**EXERCISE REQUIREMENTS:** Set down exactly the lines in the records below that run from the line with "shown with alarm" to the line with "COV_ESTOP: cover property", inclusive, and nothing more.

**MATERIAL FOR THIS TASK:**
┄┄┄┄┄┄┄┄┄┄┄┄┄┄┄┄┄┄┄┄

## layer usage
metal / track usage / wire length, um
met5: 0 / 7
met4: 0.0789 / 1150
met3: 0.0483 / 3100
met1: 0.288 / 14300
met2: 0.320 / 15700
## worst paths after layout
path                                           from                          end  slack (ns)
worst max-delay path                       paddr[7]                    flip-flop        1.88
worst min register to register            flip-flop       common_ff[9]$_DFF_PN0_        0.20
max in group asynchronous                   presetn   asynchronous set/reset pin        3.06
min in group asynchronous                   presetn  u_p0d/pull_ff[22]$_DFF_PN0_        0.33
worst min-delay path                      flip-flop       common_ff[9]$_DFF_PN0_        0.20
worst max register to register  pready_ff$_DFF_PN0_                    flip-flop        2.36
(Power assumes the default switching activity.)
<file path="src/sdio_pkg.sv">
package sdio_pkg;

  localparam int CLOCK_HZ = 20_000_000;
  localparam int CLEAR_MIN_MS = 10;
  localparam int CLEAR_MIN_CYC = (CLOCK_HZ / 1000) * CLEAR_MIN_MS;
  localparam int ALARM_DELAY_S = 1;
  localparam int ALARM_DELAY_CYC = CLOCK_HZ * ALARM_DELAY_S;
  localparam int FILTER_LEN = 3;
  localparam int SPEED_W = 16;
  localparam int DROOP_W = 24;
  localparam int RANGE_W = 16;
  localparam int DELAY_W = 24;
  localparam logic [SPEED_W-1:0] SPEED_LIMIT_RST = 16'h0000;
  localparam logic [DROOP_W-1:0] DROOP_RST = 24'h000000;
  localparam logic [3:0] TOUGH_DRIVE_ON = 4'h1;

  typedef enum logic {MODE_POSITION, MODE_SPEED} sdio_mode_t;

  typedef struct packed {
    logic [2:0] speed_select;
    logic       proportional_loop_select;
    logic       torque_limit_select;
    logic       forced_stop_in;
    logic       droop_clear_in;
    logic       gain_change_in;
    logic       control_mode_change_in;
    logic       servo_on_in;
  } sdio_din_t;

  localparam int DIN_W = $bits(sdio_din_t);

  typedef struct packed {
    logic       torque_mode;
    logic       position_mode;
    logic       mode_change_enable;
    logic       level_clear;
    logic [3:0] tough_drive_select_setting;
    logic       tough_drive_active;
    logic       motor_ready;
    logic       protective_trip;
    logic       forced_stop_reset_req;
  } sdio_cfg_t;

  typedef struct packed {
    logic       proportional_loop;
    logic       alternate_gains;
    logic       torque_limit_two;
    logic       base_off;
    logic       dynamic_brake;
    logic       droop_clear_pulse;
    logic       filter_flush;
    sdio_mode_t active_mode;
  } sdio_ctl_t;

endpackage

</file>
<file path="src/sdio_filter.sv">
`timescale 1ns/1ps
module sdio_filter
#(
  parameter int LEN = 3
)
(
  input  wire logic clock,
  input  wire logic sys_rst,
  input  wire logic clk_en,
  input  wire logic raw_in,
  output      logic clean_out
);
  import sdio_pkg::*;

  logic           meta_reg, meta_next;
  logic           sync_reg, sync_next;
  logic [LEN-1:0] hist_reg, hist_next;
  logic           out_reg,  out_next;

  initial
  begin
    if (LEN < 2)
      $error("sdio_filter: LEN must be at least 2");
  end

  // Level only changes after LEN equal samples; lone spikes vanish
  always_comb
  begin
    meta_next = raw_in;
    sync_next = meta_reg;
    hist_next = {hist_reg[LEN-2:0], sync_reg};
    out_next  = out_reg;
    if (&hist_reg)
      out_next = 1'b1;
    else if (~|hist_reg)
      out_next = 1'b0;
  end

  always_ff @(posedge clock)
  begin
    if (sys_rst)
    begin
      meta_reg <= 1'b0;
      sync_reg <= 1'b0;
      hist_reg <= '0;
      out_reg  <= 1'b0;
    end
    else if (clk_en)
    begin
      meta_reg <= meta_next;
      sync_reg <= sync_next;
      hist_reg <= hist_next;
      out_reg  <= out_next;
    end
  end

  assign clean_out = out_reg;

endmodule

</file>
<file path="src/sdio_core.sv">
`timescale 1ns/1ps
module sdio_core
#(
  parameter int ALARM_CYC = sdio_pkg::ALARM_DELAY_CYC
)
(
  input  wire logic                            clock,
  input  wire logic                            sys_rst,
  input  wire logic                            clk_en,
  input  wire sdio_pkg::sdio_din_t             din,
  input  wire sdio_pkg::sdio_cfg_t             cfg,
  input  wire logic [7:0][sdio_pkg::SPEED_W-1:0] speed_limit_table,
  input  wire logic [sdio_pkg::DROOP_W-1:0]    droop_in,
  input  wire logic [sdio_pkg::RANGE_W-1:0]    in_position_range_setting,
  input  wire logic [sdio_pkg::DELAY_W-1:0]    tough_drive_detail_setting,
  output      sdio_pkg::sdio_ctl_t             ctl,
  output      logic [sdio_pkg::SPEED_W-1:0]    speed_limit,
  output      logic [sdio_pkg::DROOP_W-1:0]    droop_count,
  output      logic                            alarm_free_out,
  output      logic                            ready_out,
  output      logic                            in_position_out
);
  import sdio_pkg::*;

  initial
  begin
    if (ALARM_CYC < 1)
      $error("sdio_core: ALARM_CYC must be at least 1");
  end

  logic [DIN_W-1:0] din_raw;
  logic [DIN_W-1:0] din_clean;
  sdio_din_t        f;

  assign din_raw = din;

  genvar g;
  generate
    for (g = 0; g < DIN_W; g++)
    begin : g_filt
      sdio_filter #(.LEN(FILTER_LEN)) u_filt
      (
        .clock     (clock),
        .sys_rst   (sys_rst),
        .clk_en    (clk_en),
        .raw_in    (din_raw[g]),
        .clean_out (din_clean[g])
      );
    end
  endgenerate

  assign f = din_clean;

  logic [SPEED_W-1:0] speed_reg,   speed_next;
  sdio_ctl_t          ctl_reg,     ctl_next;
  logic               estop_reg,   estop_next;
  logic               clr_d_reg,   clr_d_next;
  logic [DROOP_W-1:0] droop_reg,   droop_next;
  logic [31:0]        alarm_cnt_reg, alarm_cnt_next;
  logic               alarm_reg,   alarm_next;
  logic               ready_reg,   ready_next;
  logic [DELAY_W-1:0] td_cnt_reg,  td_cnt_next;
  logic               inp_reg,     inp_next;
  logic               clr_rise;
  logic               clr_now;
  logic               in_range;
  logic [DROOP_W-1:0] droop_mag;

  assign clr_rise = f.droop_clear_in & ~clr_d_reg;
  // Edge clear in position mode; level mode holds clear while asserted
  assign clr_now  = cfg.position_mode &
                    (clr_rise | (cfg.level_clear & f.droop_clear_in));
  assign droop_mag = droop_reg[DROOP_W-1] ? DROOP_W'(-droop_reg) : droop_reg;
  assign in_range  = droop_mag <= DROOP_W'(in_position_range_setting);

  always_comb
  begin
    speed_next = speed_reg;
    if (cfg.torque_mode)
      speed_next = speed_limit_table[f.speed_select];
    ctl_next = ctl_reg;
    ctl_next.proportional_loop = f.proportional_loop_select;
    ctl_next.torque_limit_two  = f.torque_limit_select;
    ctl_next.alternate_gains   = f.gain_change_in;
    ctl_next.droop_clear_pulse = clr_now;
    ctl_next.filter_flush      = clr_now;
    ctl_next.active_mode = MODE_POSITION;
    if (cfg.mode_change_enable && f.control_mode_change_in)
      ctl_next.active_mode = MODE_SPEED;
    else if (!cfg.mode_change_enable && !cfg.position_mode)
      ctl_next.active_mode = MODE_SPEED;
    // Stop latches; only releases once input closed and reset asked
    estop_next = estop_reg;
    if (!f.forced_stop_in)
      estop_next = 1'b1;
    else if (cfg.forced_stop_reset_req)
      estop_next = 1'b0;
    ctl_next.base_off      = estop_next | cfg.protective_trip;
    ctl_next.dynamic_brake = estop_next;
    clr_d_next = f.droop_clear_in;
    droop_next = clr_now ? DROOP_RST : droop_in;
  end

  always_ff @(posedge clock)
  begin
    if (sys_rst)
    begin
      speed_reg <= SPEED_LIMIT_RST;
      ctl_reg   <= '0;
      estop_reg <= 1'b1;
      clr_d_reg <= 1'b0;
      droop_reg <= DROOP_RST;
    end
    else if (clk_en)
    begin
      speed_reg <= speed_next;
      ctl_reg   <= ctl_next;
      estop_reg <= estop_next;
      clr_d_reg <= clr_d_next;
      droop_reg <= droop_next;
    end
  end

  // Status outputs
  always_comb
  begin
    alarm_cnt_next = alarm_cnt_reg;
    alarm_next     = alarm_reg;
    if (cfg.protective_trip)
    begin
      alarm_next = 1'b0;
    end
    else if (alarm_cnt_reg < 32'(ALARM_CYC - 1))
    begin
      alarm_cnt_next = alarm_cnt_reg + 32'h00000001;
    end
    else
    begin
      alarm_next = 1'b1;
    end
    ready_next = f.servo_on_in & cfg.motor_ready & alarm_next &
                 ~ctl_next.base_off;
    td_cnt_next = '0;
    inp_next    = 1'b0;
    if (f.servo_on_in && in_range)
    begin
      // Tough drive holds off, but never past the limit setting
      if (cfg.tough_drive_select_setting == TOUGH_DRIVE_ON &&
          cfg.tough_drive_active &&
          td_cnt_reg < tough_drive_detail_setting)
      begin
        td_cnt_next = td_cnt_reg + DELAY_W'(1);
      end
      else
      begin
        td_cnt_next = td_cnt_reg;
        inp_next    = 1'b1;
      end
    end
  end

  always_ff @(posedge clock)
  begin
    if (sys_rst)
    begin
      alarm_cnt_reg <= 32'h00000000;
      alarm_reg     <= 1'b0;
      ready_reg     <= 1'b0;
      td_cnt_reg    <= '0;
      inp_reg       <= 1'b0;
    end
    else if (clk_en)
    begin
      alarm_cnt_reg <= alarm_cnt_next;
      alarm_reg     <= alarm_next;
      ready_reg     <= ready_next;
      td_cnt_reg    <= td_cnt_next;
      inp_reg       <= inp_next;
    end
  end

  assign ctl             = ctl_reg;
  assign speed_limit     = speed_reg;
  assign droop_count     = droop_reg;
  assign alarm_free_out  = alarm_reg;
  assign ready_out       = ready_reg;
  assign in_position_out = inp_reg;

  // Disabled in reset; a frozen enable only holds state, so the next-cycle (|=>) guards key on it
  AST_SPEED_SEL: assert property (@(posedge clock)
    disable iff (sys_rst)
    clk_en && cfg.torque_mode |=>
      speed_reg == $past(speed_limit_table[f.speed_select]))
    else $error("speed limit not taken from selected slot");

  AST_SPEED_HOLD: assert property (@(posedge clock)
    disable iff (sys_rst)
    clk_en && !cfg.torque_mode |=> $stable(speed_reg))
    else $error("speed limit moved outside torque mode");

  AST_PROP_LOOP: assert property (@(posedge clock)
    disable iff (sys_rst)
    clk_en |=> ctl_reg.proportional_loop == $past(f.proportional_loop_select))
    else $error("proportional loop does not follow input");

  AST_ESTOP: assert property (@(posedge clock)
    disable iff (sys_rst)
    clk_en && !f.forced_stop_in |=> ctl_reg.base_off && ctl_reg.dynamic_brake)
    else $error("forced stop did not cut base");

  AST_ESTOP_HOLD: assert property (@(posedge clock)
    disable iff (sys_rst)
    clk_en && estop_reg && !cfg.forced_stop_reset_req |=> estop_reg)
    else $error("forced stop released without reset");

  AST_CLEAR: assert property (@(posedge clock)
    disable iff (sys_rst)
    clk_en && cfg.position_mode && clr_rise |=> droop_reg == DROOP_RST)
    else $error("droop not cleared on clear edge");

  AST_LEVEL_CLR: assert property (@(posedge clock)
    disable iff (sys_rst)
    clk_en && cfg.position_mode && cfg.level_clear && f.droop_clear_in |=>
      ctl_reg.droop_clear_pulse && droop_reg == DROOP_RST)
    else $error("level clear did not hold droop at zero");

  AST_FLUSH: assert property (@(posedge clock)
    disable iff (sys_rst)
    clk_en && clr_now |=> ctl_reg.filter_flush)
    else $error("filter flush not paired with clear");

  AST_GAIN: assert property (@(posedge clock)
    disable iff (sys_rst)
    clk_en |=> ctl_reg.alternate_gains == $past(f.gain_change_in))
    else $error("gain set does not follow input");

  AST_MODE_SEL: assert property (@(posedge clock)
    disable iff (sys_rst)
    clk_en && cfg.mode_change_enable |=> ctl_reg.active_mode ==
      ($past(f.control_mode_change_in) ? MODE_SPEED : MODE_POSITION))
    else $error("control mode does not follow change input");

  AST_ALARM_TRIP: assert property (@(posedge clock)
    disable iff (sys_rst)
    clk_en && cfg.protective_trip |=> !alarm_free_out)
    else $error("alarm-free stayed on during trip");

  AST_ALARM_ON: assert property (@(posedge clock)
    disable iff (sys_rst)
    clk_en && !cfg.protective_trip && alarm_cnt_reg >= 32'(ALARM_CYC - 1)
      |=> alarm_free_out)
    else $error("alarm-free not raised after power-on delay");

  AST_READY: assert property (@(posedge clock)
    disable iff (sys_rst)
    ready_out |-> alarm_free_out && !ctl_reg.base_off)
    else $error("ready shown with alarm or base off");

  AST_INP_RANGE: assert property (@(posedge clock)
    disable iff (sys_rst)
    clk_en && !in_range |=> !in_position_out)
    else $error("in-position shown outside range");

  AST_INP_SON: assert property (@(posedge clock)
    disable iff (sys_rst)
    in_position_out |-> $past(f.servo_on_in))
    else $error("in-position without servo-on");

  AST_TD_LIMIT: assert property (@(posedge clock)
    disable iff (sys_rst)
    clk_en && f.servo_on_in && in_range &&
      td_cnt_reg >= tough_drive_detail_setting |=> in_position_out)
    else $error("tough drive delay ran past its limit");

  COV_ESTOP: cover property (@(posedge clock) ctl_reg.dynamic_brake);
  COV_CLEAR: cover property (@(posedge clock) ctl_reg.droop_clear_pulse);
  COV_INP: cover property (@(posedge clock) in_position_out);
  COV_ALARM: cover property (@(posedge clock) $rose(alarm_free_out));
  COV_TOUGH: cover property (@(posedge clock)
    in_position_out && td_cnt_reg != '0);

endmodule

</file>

┄┄┄┄┄┄┄┄┄┄┄┄┄┄┄┄┄┄┄┄

**ANSWER SPACE:**
    else $error("ready shown with alarm or base off");

  AST_INP_RANGE: assert property (@(posedge clock)
    disable iff (sys_rst)
    clk_en && !in_range |=> !in_position_out)
    else $error("in-position shown outside range");

  AST_INP_SON: assert property (@(posedge clock)
    disable iff (sys_rst)
    in_position_out |-> $past(f.servo_on_in))
    else $error("in-position without servo-on");

  AST_TD_LIMIT: assert property (@(posedge clock)
    disable iff (sys_rst)
    clk_en && f.servo_on_in && in_range &&
      td_cnt_reg >= tough_drive_detail_setting |=> in_position_out)
    else $error("tough drive delay ran past its limit");

  COV_ESTOP: cover property (@(posedge clock) ctl_reg.dynamic_brake);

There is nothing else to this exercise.